▶ Action item
For each record below, write an exact copy.

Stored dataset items
____

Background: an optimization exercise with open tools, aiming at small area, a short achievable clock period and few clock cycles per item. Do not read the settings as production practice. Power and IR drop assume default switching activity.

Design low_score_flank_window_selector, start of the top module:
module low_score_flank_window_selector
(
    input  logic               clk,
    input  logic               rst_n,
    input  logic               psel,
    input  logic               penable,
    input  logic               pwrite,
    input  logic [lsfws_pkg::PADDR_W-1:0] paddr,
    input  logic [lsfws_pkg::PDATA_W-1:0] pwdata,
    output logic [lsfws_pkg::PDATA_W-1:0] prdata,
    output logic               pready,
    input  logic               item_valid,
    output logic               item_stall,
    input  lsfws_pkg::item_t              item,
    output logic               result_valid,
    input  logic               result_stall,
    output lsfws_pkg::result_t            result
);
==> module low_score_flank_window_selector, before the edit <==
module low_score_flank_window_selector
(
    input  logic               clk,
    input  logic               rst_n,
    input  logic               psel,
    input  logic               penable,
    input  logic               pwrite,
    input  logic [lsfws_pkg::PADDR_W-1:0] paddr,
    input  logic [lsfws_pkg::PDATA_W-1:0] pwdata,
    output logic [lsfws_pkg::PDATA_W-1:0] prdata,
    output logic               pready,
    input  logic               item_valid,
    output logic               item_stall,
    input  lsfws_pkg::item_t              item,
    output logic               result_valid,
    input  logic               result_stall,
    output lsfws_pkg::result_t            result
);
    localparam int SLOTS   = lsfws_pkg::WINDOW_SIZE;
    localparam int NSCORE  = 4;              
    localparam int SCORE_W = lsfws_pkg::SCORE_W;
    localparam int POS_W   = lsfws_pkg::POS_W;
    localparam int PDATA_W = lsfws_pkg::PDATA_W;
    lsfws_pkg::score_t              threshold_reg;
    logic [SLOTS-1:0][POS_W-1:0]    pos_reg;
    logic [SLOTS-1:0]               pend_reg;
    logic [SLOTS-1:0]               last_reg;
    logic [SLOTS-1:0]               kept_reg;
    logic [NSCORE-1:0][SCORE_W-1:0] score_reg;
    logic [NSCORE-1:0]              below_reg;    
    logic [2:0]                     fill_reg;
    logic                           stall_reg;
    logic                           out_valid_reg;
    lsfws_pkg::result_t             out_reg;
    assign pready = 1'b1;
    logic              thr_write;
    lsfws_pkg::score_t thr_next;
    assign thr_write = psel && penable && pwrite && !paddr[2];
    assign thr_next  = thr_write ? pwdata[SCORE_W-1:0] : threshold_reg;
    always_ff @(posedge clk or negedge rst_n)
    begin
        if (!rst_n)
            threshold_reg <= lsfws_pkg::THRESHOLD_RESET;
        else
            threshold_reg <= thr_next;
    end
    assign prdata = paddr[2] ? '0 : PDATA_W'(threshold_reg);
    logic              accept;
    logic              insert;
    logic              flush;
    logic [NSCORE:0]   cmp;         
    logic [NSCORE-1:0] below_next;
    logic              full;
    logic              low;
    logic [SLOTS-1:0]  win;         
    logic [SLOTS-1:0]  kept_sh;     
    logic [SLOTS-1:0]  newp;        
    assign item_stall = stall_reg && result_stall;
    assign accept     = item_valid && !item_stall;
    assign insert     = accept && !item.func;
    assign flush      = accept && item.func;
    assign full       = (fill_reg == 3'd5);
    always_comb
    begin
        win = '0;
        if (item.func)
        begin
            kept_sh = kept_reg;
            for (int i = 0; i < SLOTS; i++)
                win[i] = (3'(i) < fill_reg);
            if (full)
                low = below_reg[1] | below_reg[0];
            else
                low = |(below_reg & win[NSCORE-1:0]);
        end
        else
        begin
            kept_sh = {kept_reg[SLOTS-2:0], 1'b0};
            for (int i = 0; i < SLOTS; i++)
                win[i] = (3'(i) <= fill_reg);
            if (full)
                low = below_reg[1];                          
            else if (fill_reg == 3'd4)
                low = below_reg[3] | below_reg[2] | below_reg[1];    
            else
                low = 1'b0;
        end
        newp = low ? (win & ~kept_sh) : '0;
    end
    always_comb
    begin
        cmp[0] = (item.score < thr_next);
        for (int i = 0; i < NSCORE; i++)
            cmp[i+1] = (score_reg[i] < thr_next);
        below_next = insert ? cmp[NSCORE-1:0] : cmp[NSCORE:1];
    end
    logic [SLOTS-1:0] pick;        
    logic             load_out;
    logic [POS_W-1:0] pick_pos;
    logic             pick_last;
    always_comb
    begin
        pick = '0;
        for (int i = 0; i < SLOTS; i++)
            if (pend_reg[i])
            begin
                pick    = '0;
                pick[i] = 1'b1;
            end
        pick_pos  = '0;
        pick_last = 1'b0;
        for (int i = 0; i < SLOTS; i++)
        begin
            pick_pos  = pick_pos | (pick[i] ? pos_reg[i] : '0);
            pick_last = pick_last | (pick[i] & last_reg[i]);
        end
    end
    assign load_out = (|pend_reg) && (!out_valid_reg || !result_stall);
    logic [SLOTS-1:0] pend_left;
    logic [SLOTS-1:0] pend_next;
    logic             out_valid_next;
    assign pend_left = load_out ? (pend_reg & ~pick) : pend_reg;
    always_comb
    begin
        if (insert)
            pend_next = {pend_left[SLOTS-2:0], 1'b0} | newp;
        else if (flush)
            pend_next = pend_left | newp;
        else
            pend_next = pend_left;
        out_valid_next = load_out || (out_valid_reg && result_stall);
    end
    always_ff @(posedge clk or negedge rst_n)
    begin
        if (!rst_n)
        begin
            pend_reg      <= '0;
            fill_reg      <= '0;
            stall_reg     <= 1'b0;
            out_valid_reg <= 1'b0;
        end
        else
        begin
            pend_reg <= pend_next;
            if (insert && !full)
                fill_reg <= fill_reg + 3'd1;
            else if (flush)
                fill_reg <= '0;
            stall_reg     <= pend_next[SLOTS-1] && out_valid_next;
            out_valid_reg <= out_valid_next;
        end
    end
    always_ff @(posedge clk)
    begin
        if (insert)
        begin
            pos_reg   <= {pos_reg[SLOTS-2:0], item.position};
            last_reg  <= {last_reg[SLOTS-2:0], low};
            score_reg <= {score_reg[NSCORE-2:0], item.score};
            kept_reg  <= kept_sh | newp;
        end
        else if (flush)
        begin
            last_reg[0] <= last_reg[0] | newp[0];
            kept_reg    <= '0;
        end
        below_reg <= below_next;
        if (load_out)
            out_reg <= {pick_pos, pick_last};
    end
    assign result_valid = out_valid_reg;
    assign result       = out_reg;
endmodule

____

▶ Response box
Background: an optimization exercise with open tools, aiming at small area, a short achievable clock period and few clock cycles per item. Do not read the settings as production practice. Power and IR drop assume default switching activity.

Design low_score_flank_window_selector, start of the top module:
module low_score_flank_window_selector
(
    input  logic               clk,
    input  logic               rst_n,
    input  logic               psel,
    input  logic               penable,
    input  logic               pwrite,
    input  logic [lsfws_pkg::PADDR_W-1:0] paddr,
    input  logic [lsfws_pkg::PDATA_W-1:0] pwdata,
    output logic [lsfws_pkg::PDATA_W-1:0] prdata,
    output logic               pready,
    input  logic               item_valid,
    output logic               item_stall,
    input  lsfws_pkg::item_t              item,
    output logic               result_valid,
    input  logic               result_stall,
    output lsfws_pkg::result_t            result
);
==> module low_score_flank_window_selector, before the edit <==
module low_score_flank_window_selector
(
    input  logic               clk,
    input  logic               rst_n,
    input  logic               psel,
    input  logic               penable,
    input  logic               pwrite,
    input  logic [lsfws_pkg::PADDR_W-1:0] paddr,
    input  logic [lsfws_pkg::PDATA_W-1:0] pwdata,
    output logic [lsfws_pkg::PDATA_W-1:0] prdata,
    output logic               pready,
    input  logic               item_valid,
    output logic               item_stall,
    input  lsfws_pkg::item_t              item,
    output logic               result_valid,
    input  logic               result_stall,
    output lsfws_pkg::result_t            result
);
    localparam int SLOTS   = lsfws_pkg::WINDOW_SIZE;
    localparam int NSCORE  = 4;              
    localparam int SCORE_W = lsfws_pkg::SCORE_W;
    localparam int POS_W   = lsfws_pkg::POS_W;
    localparam int PDATA_W = lsfws_pkg::PDATA_W;
    lsfws_pkg::score_t              threshold_reg;
    logic [SLOTS-1:0][POS_W-1:0]    pos_reg;
    logic [SLOTS-1:0]               pend_reg;
    logic [SLOTS-1:0]               last_reg;
    logic [SLOTS-1:0]               kept_reg;
    logic [NSCORE-1:0][SCORE_W-1:0] score_reg;
    logic [NSCORE-1:0]              below_reg;    
    logic [2:0]                     fill_reg;
    logic                           stall_reg;
    logic                           out_valid_reg;
    lsfws_pkg::result_t             out_reg;
    assign pready = 1'b1;
    logic              thr_write;
    lsfws_pkg::score_t thr_next;
    assign thr_write = psel && penable && pwrite && !paddr[2];
    assign thr_next  = thr_write ? pwdata[SCORE_W-1:0] : threshold_reg;
    always_ff @(posedge clk or negedge rst_n)
    begin
        if (!rst_n)
            threshold_reg <= lsfws_pkg::THRESHOLD_RESET;
        else
            threshold_reg <= thr_next;
    end
    assign prdata = paddr[2] ? '0 : PDATA_W'(threshold_reg);
    logic              accept;
    logic              insert;
    logic              flush;
    logic [NSCORE:0]   cmp;         
    logic [NSCORE-1:0] below_next;
    logic              full;
    logic              low;
    logic [SLOTS-1:0]  win;         
    logic [SLOTS-1:0]  kept_sh;     
    logic [SLOTS-1:0]  newp;        
    assign item_stall = stall_reg && result_stall;
    assign accept     = item_valid && !item_stall;
    assign insert     = accept && !item.func;
    assign flush      = accept && item.func;
    assign full       = (fill_reg == 3'd5);
    always_comb
    begin
        win = '0;
        if (item.func)
        begin
            kept_sh = kept_reg;
            for (int i = 0; i < SLOTS; i++)
                win[i] = (3'(i) < fill_reg);
            if (full)
                low = below_reg[1] | below_reg[0];
            else
                low = |(below_reg & win[NSCORE-1:0]);
        end
        else
        begin
            kept_sh = {kept_reg[SLOTS-2:0], 1'b0};
            for (int i = 0; i < SLOTS; i++)
                win[i] = (3'(i) <= fill_reg);
            if (full)
                low = below_reg[1];                          
            else if (fill_reg == 3'd4)
                low = below_reg[3] | below_reg[2] | below_reg[1];    
            else
                low = 1'b0;
        end
        newp = low ? (win & ~kept_sh) : '0;
    end
    always_comb
    begin
        cmp[0] = (item.score < thr_next);
        for (int i = 0; i < NSCORE; i++)
            cmp[i+1] = (score_reg[i] < thr_next);
        below_next = insert ? cmp[NSCORE-1:0] : cmp[NSCORE:1];
    end
    logic [SLOTS-1:0] pick;        
    logic             load_out;
    logic [POS_W-1:0] pick_pos;
    logic             pick_last;
    always_comb
    begin
        pick = '0;
        for (int i = 0; i < SLOTS; i++)
            if (pend_reg[i])
            begin
                pick    = '0;
                pick[i] = 1'b1;
            end
        pick_pos  = '0;
        pick_last = 1'b0;
        for (int i = 0; i < SLOTS; i++)
        begin
            pick_pos  = pick_pos | (pick[i] ? pos_reg[i] : '0);
            pick_last = pick_last | (pick[i] & last_reg[i]);
        end
    end
    assign load_out = (|pend_reg) && (!out_valid_reg || !result_stall);
    logic [SLOTS-1:0] pend_left;
    logic [SLOTS-1:0] pend_next;
    logic             out_valid_next;
    assign pend_left = load_out ? (pend_reg & ~pick) : pend_reg;
    always_comb
    begin
        if (insert)
            pend_next = {pend_left[SLOTS-2:0], 1'b0} | newp;
        else if (flush)
            pend_next = pend_left | newp;
        else
            pend_next = pend_left;
        out_valid_next = load_out || (out_valid_reg && result_stall);
    end
    always_ff @(posedge clk or negedge rst_n)
    begin
        if (!rst_n)
        begin
            pend_reg      <= '0;
            fill_reg      <= '0;
            stall_reg     <= 1'b0;
            out_valid_reg <= 1'b0;
        end
        else
        begin
            pend_reg <= pend_next;
            if (insert && !full)
                fill_reg <= fill_reg + 3'd1;
            else if (flush)
                fill_reg <= '0;
            stall_reg     <= pend_next[SLOTS-1] && out_valid_next;
            out_valid_reg <= out_valid_next;
        end
    end
    always_ff @(posedge clk)
    begin
        if (insert)
        begin
            pos_reg   <= {pos_reg[SLOTS-2:0], item.position};
            last_reg  <= {last_reg[SLOTS-2:0], low};
            score_reg <= {score_reg[NSCORE-2:0], item.score};
            kept_reg  <= kept_sh | newp;
        end
        else if (flush)
        begin
            last_reg[0] <= last_reg[0] | newp[0];
            kept_reg    <= '0;
        end
        below_reg <= below_next;
        if (load_out)
            out_reg <= {pick_pos, pick_last};
    end
    assign result_valid = out_valid_reg;
    assign result       = out_reg;
endmodule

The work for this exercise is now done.